Matthew Brady, PhD

Energy is stored in mammals either as long branching polymers of glucose called glycogen in skeletal muscle and liver, or as triglyceride in densely packed lipid droplets in adipose tissue. The overall focus of the Brady lab is the study of insulin metabolic signaling and the regulation of energy metabolism. We are particularly interested in two general research areas: 1) the spatial organization of enzymes that regulate glycogen metabolism, 2) the connection between glucocorticoid action, adipocytic insulin resistance and obesity in vivo. We study a scaffolding protein termed Protein Targeting to Glycogen (PTG) that assembles glycogen metabolizing enzymes with their immediate upstream regulator protein phosphatase-1 at the glycogen particle. Intracellular enzymes controlling these metabolic pathways act as complexes, interacting with one another in an organized fashion and channeling metabolites down a specific pathway. Although PTG has no inherent enzymatic activity, modulation of PTG levels in cells or in vivo exerts dramatic effects on glycogen metabolic rates and cellular glycogen storage. We are currently the effects of modulating glucose flux into glycogen on lipid metabolism in adipocytes using cell lines and transgenic animal models. A second major project involves the role of 11ß-hydroxysteroid dehydrogenase type 1 (11ß-HSD1) in adipocyte biology. Glucocorticoids play an important role in the differentiation of preadipocytes and acquisition of insulin sensitivity, but paradoxically, promote insulin resistance in mature adipocytes. 11ß-HSD1 largely catalyzes the localized activation of circulating glucocorticoids thus increasing their effects, but under certain cellular conditions the enzyme catalyzes the reverse inactivation of glucocorticoids. Through adenoviral-mediated overexpression and shRNA delivery, we are examining the impact of modulating enzyme levels and extracellular nutrients on glucocorticoid action in preadipocytes and adipocytes.

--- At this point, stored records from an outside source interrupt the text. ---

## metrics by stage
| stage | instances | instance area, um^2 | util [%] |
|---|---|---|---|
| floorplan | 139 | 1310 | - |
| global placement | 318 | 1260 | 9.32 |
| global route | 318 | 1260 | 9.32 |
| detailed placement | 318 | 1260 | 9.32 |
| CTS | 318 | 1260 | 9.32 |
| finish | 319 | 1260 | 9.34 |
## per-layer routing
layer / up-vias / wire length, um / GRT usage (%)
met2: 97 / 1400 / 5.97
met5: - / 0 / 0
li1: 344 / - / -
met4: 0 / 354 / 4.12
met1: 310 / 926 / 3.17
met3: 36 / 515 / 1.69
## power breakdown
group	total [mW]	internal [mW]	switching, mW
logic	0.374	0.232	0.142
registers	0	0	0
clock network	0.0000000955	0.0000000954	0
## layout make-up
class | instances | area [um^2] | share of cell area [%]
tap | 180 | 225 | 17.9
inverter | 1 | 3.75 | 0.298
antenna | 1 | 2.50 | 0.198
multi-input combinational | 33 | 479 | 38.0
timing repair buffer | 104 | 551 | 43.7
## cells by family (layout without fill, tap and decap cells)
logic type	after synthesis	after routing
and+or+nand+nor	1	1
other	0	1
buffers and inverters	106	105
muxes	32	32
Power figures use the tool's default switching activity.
File: src/rtl/core/vt4x4_queue.sv
// ----------------------------------------------------------------------------
// vt4x4_queue
// Short register FIFO between the front and the back.
// ----------------------------------------------------------------------------
`include "vertex_transform_4x4_core_macros.svh"

module vt4x4_queue (
    input  logic                   i_clk,
    input  logic                   i_rst_n,
    input  logic                   i_push,
    input  vt4x4_pkg::t_item       i_item,
    input  logic                   i_pop,
    output vt4x4_pkg::t_item       o_item,
    output vt4x4_pkg::t_q_status   o_status
);

    vt4x4_pkg::t_item                r_mem [vt4x4_pkg::QUEUE_DEPTH];
    logic [vt4x4_pkg::QPTR_W-1:0]    r_wr_ptr;
    logic [vt4x4_pkg::QPTR_W-1:0]    r_rd_ptr;
    logic [vt4x4_pkg::QCNT_W-1:0]    r_count;
    logic [vt4x4_pkg::QCNT_W-1:0]    n_count;
    logic                            do_push;
    logic                            do_pop;

    assign o_status.full  = (r_count == vt4x4_pkg::QCNT_W'(vt4x4_pkg::QUEUE_DEPTH));
    assign o_status.empty = (r_count == '0);
    assign do_push        = i_push && !o_status.full;
    assign do_pop         = i_pop && !o_status.empty;
    assign o_item         = r_mem[r_rd_ptr];

    always_comb begin
        n_count = r_count;
        if (do_push && !do_pop) begin
            n_count = r_count + 1'b1;
        end else if (do_pop && !do_push) begin
            n_count = r_count - 1'b1;
        end
    end

    always_ff @(posedge i_clk) begin
        if (!i_rst_n) begin
            r_wr_ptr <= '0;
            r_rd_ptr <= '0;
            r_count  <= '0;
        end else begin
            r_count <= n_count;
            if (do_push) begin
                r_wr_ptr <= r_wr_ptr + 1'b1;
            end
            if (do_pop) begin
                r_rd_ptr <= r_rd_ptr + 1'b1;
            end
        end
    end

    always_ff @(posedge i_clk) begin
        if (do_push) begin
            r_mem[r_wr_ptr] <= i_item;
        end
    end

    `VT_ASSERT(a_q_no_overflow, !(i_push && o_status.full), "push into full queue")
    `VT_ASSERT(a_q_no_underflow, !(i_pop && o_status.empty), "pop from empty queue")
    `VT_ASSERT(a_q_count_range, r_count <= vt4x4_pkg::QCNT_W'(vt4x4_pkg::QUEUE_DEPTH), "queue count out of range")

endmodule

File: config.mk
export PLATFORM = sky130hd
export DESIGN_NAME = vt4x4_queue
export DESIGN_NICKNAME = d
export VERILOG_FILES = /design/src/rtl/core/vt4x4_pkg.sv /design/src/rtl/core/vt4x4_queue.sv
export VERILOG_INCLUDE_DIRS = /design/src /design/src/rtl/core
export SDC_FILE = /design/constraint.sdc
export NUM_CORES = 1
export LEC_CHECK = 0
export ABC_AREA = 1
export BUFFER_PORTS_ARGS = -buffer_cell sky130_fd_sc_hd__buf_2
export CORE_MARGIN = 3
export CORE_UTILIZATION = 52
export CTS_CLUSTER_DIAMETER = 100
export DETAILED_ROUTE_END_ITERATION = 10
export PLACE_DENSITY = 0.79
export SETUP_SLACK_MARGIN = 0.4
export SYNTH_ARGS = -nofsm -noshare
export SYNTH_HDL_FRONTEND = slang
export SYNTH_SLANG_ARGS = --single-unit
File: constraint.sdc
create_clock -name i_clk -period 9.98 [get_ports i_clk]
set_clock_uncertainty 0.2 [all_clocks]
set_input_delay 0.499 -clock i_clk [delete_from_list [all_inputs] [get_ports i_clk]]
set_output_delay 0.499 -clock i_clk [all_outputs]
set_load 0.05 [all_outputs]
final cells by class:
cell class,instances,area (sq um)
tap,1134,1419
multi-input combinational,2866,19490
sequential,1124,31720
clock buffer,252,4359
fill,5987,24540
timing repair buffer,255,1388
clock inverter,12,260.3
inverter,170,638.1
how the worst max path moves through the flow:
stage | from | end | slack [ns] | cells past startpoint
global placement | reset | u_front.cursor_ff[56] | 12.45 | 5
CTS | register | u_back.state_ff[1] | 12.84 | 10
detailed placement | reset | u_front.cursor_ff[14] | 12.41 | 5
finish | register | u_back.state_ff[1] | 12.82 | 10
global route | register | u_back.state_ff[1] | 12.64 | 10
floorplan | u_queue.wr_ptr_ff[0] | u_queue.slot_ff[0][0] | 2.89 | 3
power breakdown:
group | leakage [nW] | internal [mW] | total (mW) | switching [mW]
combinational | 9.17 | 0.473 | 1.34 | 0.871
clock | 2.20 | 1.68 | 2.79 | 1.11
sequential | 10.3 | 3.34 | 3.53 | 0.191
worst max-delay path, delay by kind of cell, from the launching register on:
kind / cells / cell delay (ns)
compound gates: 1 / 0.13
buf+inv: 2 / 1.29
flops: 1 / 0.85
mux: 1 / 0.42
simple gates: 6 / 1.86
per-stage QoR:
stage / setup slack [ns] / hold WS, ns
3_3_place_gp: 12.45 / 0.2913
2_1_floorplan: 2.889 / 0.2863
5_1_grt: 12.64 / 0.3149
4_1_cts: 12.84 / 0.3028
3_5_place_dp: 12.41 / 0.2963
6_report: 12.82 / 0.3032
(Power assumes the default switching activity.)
<file path="src/sv/iprl_pkg.sv">
`timescale 1ns / 1ps
// ----------------------------------------------------------------------------
// iprl_pkg: shared types and constants of the route lookup engine
// Item layouts, queue entry, opcodes, status codes and default table sizes.
// ----------------------------------------------------------------------------
package iprl_pkg;

   // default table sizes
   localparam int DEF_ROUTE_ENTRIES    = 16;
   localparam int DEF_NEIGHBOR_ENTRIES = 16;
   localparam int DEF_PORT_COUNT       = 8;

   // depth of the queue between front and back
   localparam int QUEUE_DEPTH = 2;

   // header length rules
   localparam logic [3:0] HL_MASK          = 4'h0f;
   localparam int         MIN_HEADER_BYTES = 20;

   // item kinds
   localparam logic [1:0] KIND_FORWARD    = 2'd0;
   localparam logic [1:0] KIND_ROUTE_WR   = 2'd1;
   localparam logic [1:0] KIND_NEIGHBOR_WR = 2'd2;
   localparam logic [1:0] KIND_PORT_WR    = 2'd3;

   // result status codes
   localparam logic [2:0] STATUS_FORWARDED  = 3'd0;
   localparam logic [2:0] STATUS_SHORT      = 3'd1;
   localparam logic [2:0] STATUS_NO_ROUTE   = 3'd2;
   localparam logic [2:0] STATUS_UNRESOLVED = 3'd3;
   localparam logic [2:0] STATUS_WRITTEN    = 3'd4;

   // classified operation carried through the queue
   typedef enum logic [2:0] {
      OP_FORWARD,
      OP_SHORT,
      OP_ROUTE_WR,
      OP_NEIGHBOR_WR,
      OP_PORT_WR
   } op_type;

   // back-end sequencer states
   typedef enum logic [1:0] {
      ST_IDLE,
      ST_MATCH,
      ST_PICK,
      ST_READ
   } back_state_type;

   typedef struct packed {
      logic [1:0]  kind;
      logic [3:0]  entry_index;
      logic [31:0] ip_address;
      logic [31:0] net_mask;
      logic [31:0] next_hop;
      logic [2:0]  port;
      logic [47:0] mac_address;
      logic [3:0]  header_words;
   } req_type;

   typedef struct packed {
      logic [2:0]  status;
      logic [47:0] dest_mac;
      logic [47:0] src_mac;
      logic [2:0]  out_port;
      logic [3:0]  route_index;
   } rsp_type;

   typedef struct packed {
      op_type      op;
      logic [3:0]  entry_index;
      logic [31:0] ip_address;
      logic [31:0] net_mask;
      logic [31:0] next_hop;
      logic [2:0]  port;
      logic [47:0] mac_address;
   } work_type;

endpackage

</file>
<file path="src/sv/iprl_front.sv">
`timescale 1ns / 1ps
// ----------------------------------------------------------------------------
// iprl_front: accept and classify
// Takes request beats, sorts them into operations and holds them in a short
// queue that the back end drains.
// ----------------------------------------------------------------------------
module iprl_front (
   input  logic              clock,
   input  logic              reset,
   input  logic              start,
   output logic              busy,
   input  iprl_pkg::req_type req_item,
   input  logic              pop,
   output logic              work_valid,
   output iprl_pkg::work_type work_item
);
   import iprl_pkg::*;

   localparam int QPTR_W = (QUEUE_DEPTH > 1) ? $clog2(QUEUE_DEPTH) : 1;
   localparam int QCNT_W = $clog2(QUEUE_DEPTH + 1);

   work_type            queue_ff [QUEUE_DEPTH];
   logic [QPTR_W-1:0]   wr_ptr_ff, wr_ptr_in;
   logic [QPTR_W-1:0]   rd_ptr_ff, rd_ptr_in;
   logic [QCNT_W-1:0]   count_ff, count_in;
   logic                push;
   work_type            classified;
   logic [3:0]          header_len;

   // classify the incoming beat
   always_comb begin
      header_len             = req_item.header_words & HL_MASK;
      classified.entry_index = req_item.entry_index;
      classified.ip_address  = req_item.ip_address;
      classified.net_mask    = req_item.net_mask;
      classified.next_hop    = req_item.next_hop;
      classified.port        = req_item.port;
      classified.mac_address = req_item.mac_address;
      case (req_item.kind)
         KIND_ROUTE_WR:    classified.op = OP_ROUTE_WR;
         KIND_NEIGHBOR_WR: classified.op = OP_NEIGHBOR_WR;
         KIND_PORT_WR:     classified.op = OP_PORT_WR;
         default: begin
            if ({2'b00, header_len, 2'b00} < 8'(MIN_HEADER_BYTES)) begin
               classified.op = OP_SHORT;
            end else begin
               classified.op = OP_FORWARD;
            end
         end
      endcase
   end

   // queue pointers and fill level
   assign busy       = (count_ff == QCNT_W'(QUEUE_DEPTH));
   assign push       = start && !busy;
   assign work_valid = (count_ff != '0);
   assign work_item  = queue_ff[rd_ptr_ff];

   always_comb begin
      wr_ptr_in = wr_ptr_ff;
      rd_ptr_in = rd_ptr_ff;
      count_in  = count_ff;
      if (push) begin
         wr_ptr_in = (wr_ptr_ff == QPTR_W'(QUEUE_DEPTH - 1)) ? '0 : wr_ptr_ff + 1'b1;
      end
      if (pop) begin
         rd_ptr_in = (rd_ptr_ff == QPTR_W'(QUEUE_DEPTH - 1)) ? '0 : rd_ptr_ff + 1'b1;
      end
      if (push && !pop) begin
         count_in = count_ff + 1'b1;
      end else if (pop && !push) begin
         count_in = count_ff - 1'b1;
      end
   end

   always_ff @(posedge clock) begin
      if (reset) begin
         wr_ptr_ff <= '0;
         rd_ptr_ff <= '0;
         count_ff  <= '0;
      end else begin
         wr_ptr_ff <= wr_ptr_in;
         rd_ptr_ff <= rd_ptr_in;
         count_ff  <= count_in;
      end
   end

   // queue storage
   always_ff @(posedge clock) begin
      if (push) begin
         queue_ff[wr_ptr_ff] <= classified;
      end
   end

   // queue never overfills
   assert property (@(posedge clock) disable iff (reset)
      count_ff <= QCNT_W'(QUEUE_DEPTH))
      else $error("queue fill level beyond depth");

   // back end only drains a queue that holds something
   assert property (@(posedge clock) disable iff (reset)
      pop |-> count_ff != '0)
      else $error("pop from empty queue");

endmodule

</file>
<file path="src/sv/iprl_back.sv">
`timescale 1ns / 1ps
// ----------------------------------------------------------------------------
// iprl_back: table update and lookup sequencer
// Applies table writes, and runs a packet through match, priority pick and
// entry read, producing one registered response beat per operation.
// ----------------------------------------------------------------------------
module iprl_back #(
   parameter int ROUTE_ENTRIES    = iprl_pkg::DEF_ROUTE_ENTRIES,
   parameter int NEIGHBOR_ENTRIES = iprl_pkg::DEF_NEIGHBOR_ENTRIES,
   parameter int PORT_COUNT       = iprl_pkg::DEF_PORT_COUNT
) (
   input  logic               clock,
   input  logic               reset,
   input  logic               work_valid,
   input  iprl_pkg::work_type work_item,
   output logic               pop,
   output logic               rsp_strobe,
   output iprl_pkg::rsp_type  rsp_item
);
   import iprl_pkg::*;

   localparam int RIDX_W = (ROUTE_ENTRIES > 1) ? $clog2(ROUTE_ENTRIES) : 1;
   localparam int NIDX_W = (NEIGHBOR_ENTRIES > 1) ? $clog2(NEIGHBOR_ENTRIES) : 1;
   localparam int PIDX_W = (PORT_COUNT > 1) ? $clog2(PORT_COUNT) : 1;

   // route table
   logic [31:0]              rt_network_ff [ROUTE_ENTRIES];
   logic [31:0]              rt_mask_ff    [ROUTE_ENTRIES];
   logic [31:0]              rt_gateway_ff [ROUTE_ENTRIES];
   logic [2:0]               rt_port_ff    [ROUTE_ENTRIES];
   logic [47:0]              rt_gw_mac_ff  [ROUTE_ENTRIES];
   logic [ROUTE_ENTRIES-1:0] rt_valid_ff;

   // neighbor cache
   logic [31:0]                 nb_ip_ff  [NEIGHBOR_ENTRIES];
   logic [47:0]                 nb_mac_ff [NEIGHBOR_ENTRIES];
   logic [NEIGHBOR_ENTRIES-1:0] nb_valid_ff;

   // port addresses
   logic [47:0] pm_mac_ff [PORT_COUNT];

   // sequencer and lookup registers
   back_state_type              state_ff, state_in;
   logic [31:0]                 dst_ff, dst_in;
   logic [ROUTE_ENTRIES-1:0]    rt_hit_ff, rt_hit_in;
   logic [NEIGHBOR_ENTRIES-1:0] nb_hit_ff, nb_hit_in;
   logic [RIDX_W-1:0]           r_idx_ff, r_idx_in;
   logic                        r_found_ff, r_found_in;
   logic [NIDX_W-1:0]           n_idx_ff, n_idx_in;
   logic                        n_found_ff, n_found_in;
   logic                        strobe_ff, strobe_in;
   rsp_type                     rsp_ff, rsp_in;

   // write decode
   logic                rt_we, nb_we, pm_we;
   logic [RIDX_W+3:0]   rt_slot_ext;
   logic [NIDX_W+3:0]   nb_slot_ext;
   logic [PIDX_W+2:0]   pm_slot_ext;
   logic [RIDX_W-1:0]   rt_slot;
   logic [NIDX_W-1:0]   nb_slot;
   logic [PIDX_W-1:0]   pm_slot;

   // read side of the selected route
   logic [2:0]          sel_port;
   logic [PIDX_W+2:0]   sel_port_ext;
   logic [47:0]         sel_src_mac;
   logic [RIDX_W+3:0]   r_idx_ext;

   assign rt_slot_ext = {{RIDX_W{1'b0}}, work_item.entry_index};
   assign nb_slot_ext = {{NIDX_W{1'b0}}, work_item.entry_index};
   assign pm_slot_ext = {{PIDX_W{1'b0}}, work_item.port};
   assign rt_slot     = rt_slot_ext[RIDX_W-1:0];
   assign nb_slot     = nb_slot_ext[NIDX_W-1:0];
   assign pm_slot     = pm_slot_ext[PIDX_W-1:0];

   // matched route fields and its egress port address
   always_comb begin
      sel_port     = rt_port_ff[r_idx_ff];
      sel_port_ext = {{PIDX_W{1'b0}}, sel_port};
      if (32'(sel_port) < PORT_COUNT) begin
         sel_src_mac = pm_mac_ff[sel_port_ext[PIDX_W-1:0]];
      end else begin
         sel_src_mac = '0;
      end
      r_idx_ext = {4'b0000, r_idx_ff};
   end

   // sequencer: next state, table writes and response
   always_comb begin
      state_in   = state_ff;
      dst_in     = dst_ff;
      rt_hit_in  = rt_hit_ff;
      nb_hit_in  = nb_hit_ff;
      r_idx_in   = r_idx_ff;
      r_found_in = r_found_ff;
      n_idx_in   = n_idx_ff;
      n_found_in = n_found_ff;
      strobe_in  = 1'b0;
      rsp_in     = '0;
      pop        = 1'b0;
      rt_we      = 1'b0;
      nb_we      = 1'b0;
      pm_we      = 1'b0;
      case (state_ff)
         ST_IDLE: begin
            if (work_valid) begin
               pop       = 1'b1;
               strobe_in = 1'b1;
               case (work_item.op)
                  OP_FORWARD: begin
                     strobe_in = 1'b0;
                     dst_in    = work_item.ip_address;
                     state_in  = ST_MATCH;
                  end
                  OP_SHORT: begin
                     rsp_in.status = STATUS_SHORT;
                  end
                  OP_ROUTE_WR: begin
                     rt_we         = (32'(work_item.entry_index) < ROUTE_ENTRIES);
                     rsp_in.status = STATUS_WRITTEN;
                  end
                  OP_NEIGHBOR_WR: begin
                     nb_we         = (32'(work_item.entry_index) < NEIGHBOR_ENTRIES);
                     rsp_in.status = STATUS_WRITTEN;
                  end
                  OP_PORT_WR: begin
                     pm_we         = (32'(work_item.port) < PORT_COUNT);
                     rsp_in.status = STATUS_WRITTEN;
                  end
                  default: begin
                     rsp_in.status = STATUS_WRITTEN;
                  end
               endcase
            end
         end
         // compare every entry against the destination
         ST_MATCH: begin
            for (int i = 0; i < ROUTE_ENTRIES; i++) begin
               rt_hit_in[i] = rt_valid_ff[i] && ((dst_ff & rt_mask_ff[i]) == rt_network_ff[i]);
            end
            for (int j = 0; j < NEIGHBOR_ENTRIES; j++) begin
               nb_hit_in[j] = nb_valid_ff[j] && (nb_ip_ff[j] == dst_ff);
            end
            state_in = ST_PICK;
         end
         // lowest-numbered hit wins
         ST_PICK: begin
            r_found_in = 1'b0;
            r_idx_in   = '0;
            for (int i = ROUTE_ENTRIES - 1; i >= 0; i--) begin
               if (rt_hit_ff[i]) begin
                  r_found_in = 1'b1;
                  r_idx_in   = RIDX_W'(i);
               end
            end
            n_found_in = 1'b0;
            n_idx_in   = '0;
            for (int j = NEIGHBOR_ENTRIES - 1; j >= 0; j--) begin
               if (nb_hit_ff[j]) begin
                  n_found_in = 1'b1;
                  n_idx_in   = NIDX_W'(j);
               end
            end
            state_in = ST_READ;
         end
         // read the chosen entries and form the response
         ST_READ: begin
            strobe_in = 1'b1;
            state_in  = ST_IDLE;
            if (!r_found_ff) begin
               rsp_in.status = STATUS_NO_ROUTE;
            end else begin
               rsp_in.src_mac     = sel_src_mac;
               rsp_in.out_port    = sel_port;
               rsp_in.route_index = r_idx_ext[3:0];
               if (rt_gateway_ff[r_idx_ff] != '0) begin
                  rsp_in.status   = STATUS_FORWARDED;
                  rsp_in.dest_mac = rt_gw_mac_ff[r_idx_ff];
               end else if (n_found_ff) begin
                  rsp_in.status   = STATUS_FORWARDED;
                  rsp_in.dest_mac = nb_mac_ff[n_idx_ff];
               end else begin
                  rsp_in.status   = STATUS_UNRESOLVED;
               end
            end
         end
         default: begin
            state_in = ST_IDLE;
         end
      endcase
   end

   // control state, valid bits and port addresses
   always_ff @(posedge clock) begin
      if (reset) begin
         state_ff    <= ST_IDLE;
         strobe_ff   <= 1'b0;
         rt_valid_ff <= '0;
         nb_valid_ff <= '0;
         for (int k = 0; k < PORT_COUNT; k++) begin
            pm_mac_ff[k] <= '0;
         end
      end else begin
         state_ff  <= state_in;
         strobe_ff <= strobe_in;
         if (rt_we) begin
            rt_valid_ff[rt_slot] <= 1'b1;
         end
         if (nb_we) begin
            nb_valid_ff[nb_slot] <= 1'b1;
         end
         if (pm_we) begin
            pm_mac_ff[pm_slot] <= work_item.mac_address;
         end
      end
   end

   // table payload and lookup pipeline registers
   always_ff @(posedge clock) begin
      dst_ff     <= dst_in;
      rt_hit_ff  <= rt_hit_in;
      nb_hit_ff  <= nb_hit_in;
      r_idx_ff   <= r_idx_in;
      r_found_ff <= r_found_in;
      n_idx_ff   <= n_idx_in;
      n_found_ff <= n_found_in;
      rsp_ff     <= rsp_in;
      if (rt_we) begin
         rt_network_ff[rt_slot] <= work_item.ip_address;
         rt_mask_ff[rt_slot]    <= work_item.net_mask;
         rt_gateway_ff[rt_slot] <= work_item.next_hop;
         rt_port_ff[rt_slot]    <= work_item.port;
         rt_gw_mac_ff[rt_slot]  <= work_item.mac_address;
      end
      if (nb_we) begin
         nb_ip_ff[nb_slot]  <= work_item.ip_address;
         nb_mac_ff[nb_slot] <= work_item.mac_address;
      end
   end

   assign rsp_strobe = strobe_ff;
   assign rsp_item   = rsp_ff;

   // a response beat follows only a direct operation or the read step
   assert property (@(posedge clock) disable iff (reset)
      strobe_ff |-> ($past(state_ff) == ST_IDLE || $past(state_ff) == ST_READ))
      else $error("response beat out of sequence");

   // a lookup always proceeds from match to pick
   assert property (@(posedge clock) disable iff (reset)
      state_ff == ST_MATCH |=> state_ff == ST_PICK)
      else $error("match step not followed by pick");

   // a missed route carries no addresses
   assert property (@(posedge clock) disable iff (reset)
      (strobe_ff && rsp_ff.status == STATUS_NO_ROUTE) |->
         (rsp_ff.dest_mac == '0 && rsp_ff.src_mac == '0 && rsp_ff.out_port == '0))
      else $error("no-route response with nonzero fields");

endmodule

</file>
<file path="src/sv/ip_route_lookup_mac_rewrite.sv">
`timescale 1ns / 1ps
// ----------------------------------------------------------------------------
// ip_route_lookup_mac_rewrite: IPv4 forwarding decision engine
// Route table, neighbor cache and port addresses with first-match lookup and
// frame address rewrite.
// ----------------------------------------------------------------------------
// A request beat is taken when start is high and busy is low; it goes into a
// two-deep queue, and busy is high only while that queue is full. Each beat
// produces exactly one response, shown for one cycle with rsp_strobe, in
// request order; the receiver cannot stall it. Table writes and short headers
// are answered from the back end's idle state, so their response passes only
// through the queue and the response register. A packet lookup steps through
// match, priority pick and entry read before its response is registered, and
// the back end pops no further beat until the read step is done; that sequence
// sets the sustained rate. Route and neighbor valid bits clear and port
// addresses read zero straight out of reset, with no clearing pass.
module ip_route_lookup_mac_rewrite #(
   parameter int ROUTE_ENTRIES    = iprl_pkg::DEF_ROUTE_ENTRIES,
   parameter int NEIGHBOR_ENTRIES = iprl_pkg::DEF_NEIGHBOR_ENTRIES,
   parameter int PORT_COUNT       = iprl_pkg::DEF_PORT_COUNT
) (
   input  logic              clock,
   input  logic              reset,
   input  logic              start,
   output logic              busy,
   input  iprl_pkg::req_type req_item,
   output logic              rsp_strobe,
   output iprl_pkg::rsp_type rsp_item
);
   import iprl_pkg::*;

   logic     work_valid;
   logic     pop;
   work_type work_item;

   // accept and classify
   iprl_front u_front (
      .clock      (clock),
      .reset      (reset),
      .start      (start),
      .busy       (busy),
      .req_item   (req_item),
      .pop        (pop),
      .work_valid (work_valid),
      .work_item  (work_item)
   );

   // tables and lookup
   iprl_back #(
      .ROUTE_ENTRIES    (ROUTE_ENTRIES),
      .NEIGHBOR_ENTRIES (NEIGHBOR_ENTRIES),
      .PORT_COUNT       (PORT_COUNT)
   ) u_back (
      .clock      (clock),
      .reset      (reset),
      .work_valid (work_valid),
      .work_item  (work_item),
      .pop        (pop),
      .rsp_strobe (rsp_strobe),
      .rsp_item   (rsp_item)
   );

endmodule

</file>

Finally, we have recently initiated several collaborative projects to examine insulin sensitivity and metabolic action in primary human adipocytes. Subcutaneous biopsies from subjects with various forms of insulin resistance will be taken before and after therapeutic interventions, and results obtained in vitro will be compared to comprehensive metabolic determination in the Clinical Research Center at the University of Chicago. If the changes in insulin sensitivity are observed in primary adipocytes, the potential role of 11ß-HSD1 and glucocorticoid-induced insulin resistance in these processes will be examined. We are extremely excited about these new translational research projects and the potential to examine potential linkages between alterations in global insulin resistance and metabolic dysfunction to changes in insulin action at the cellular level in primary human adipocytes.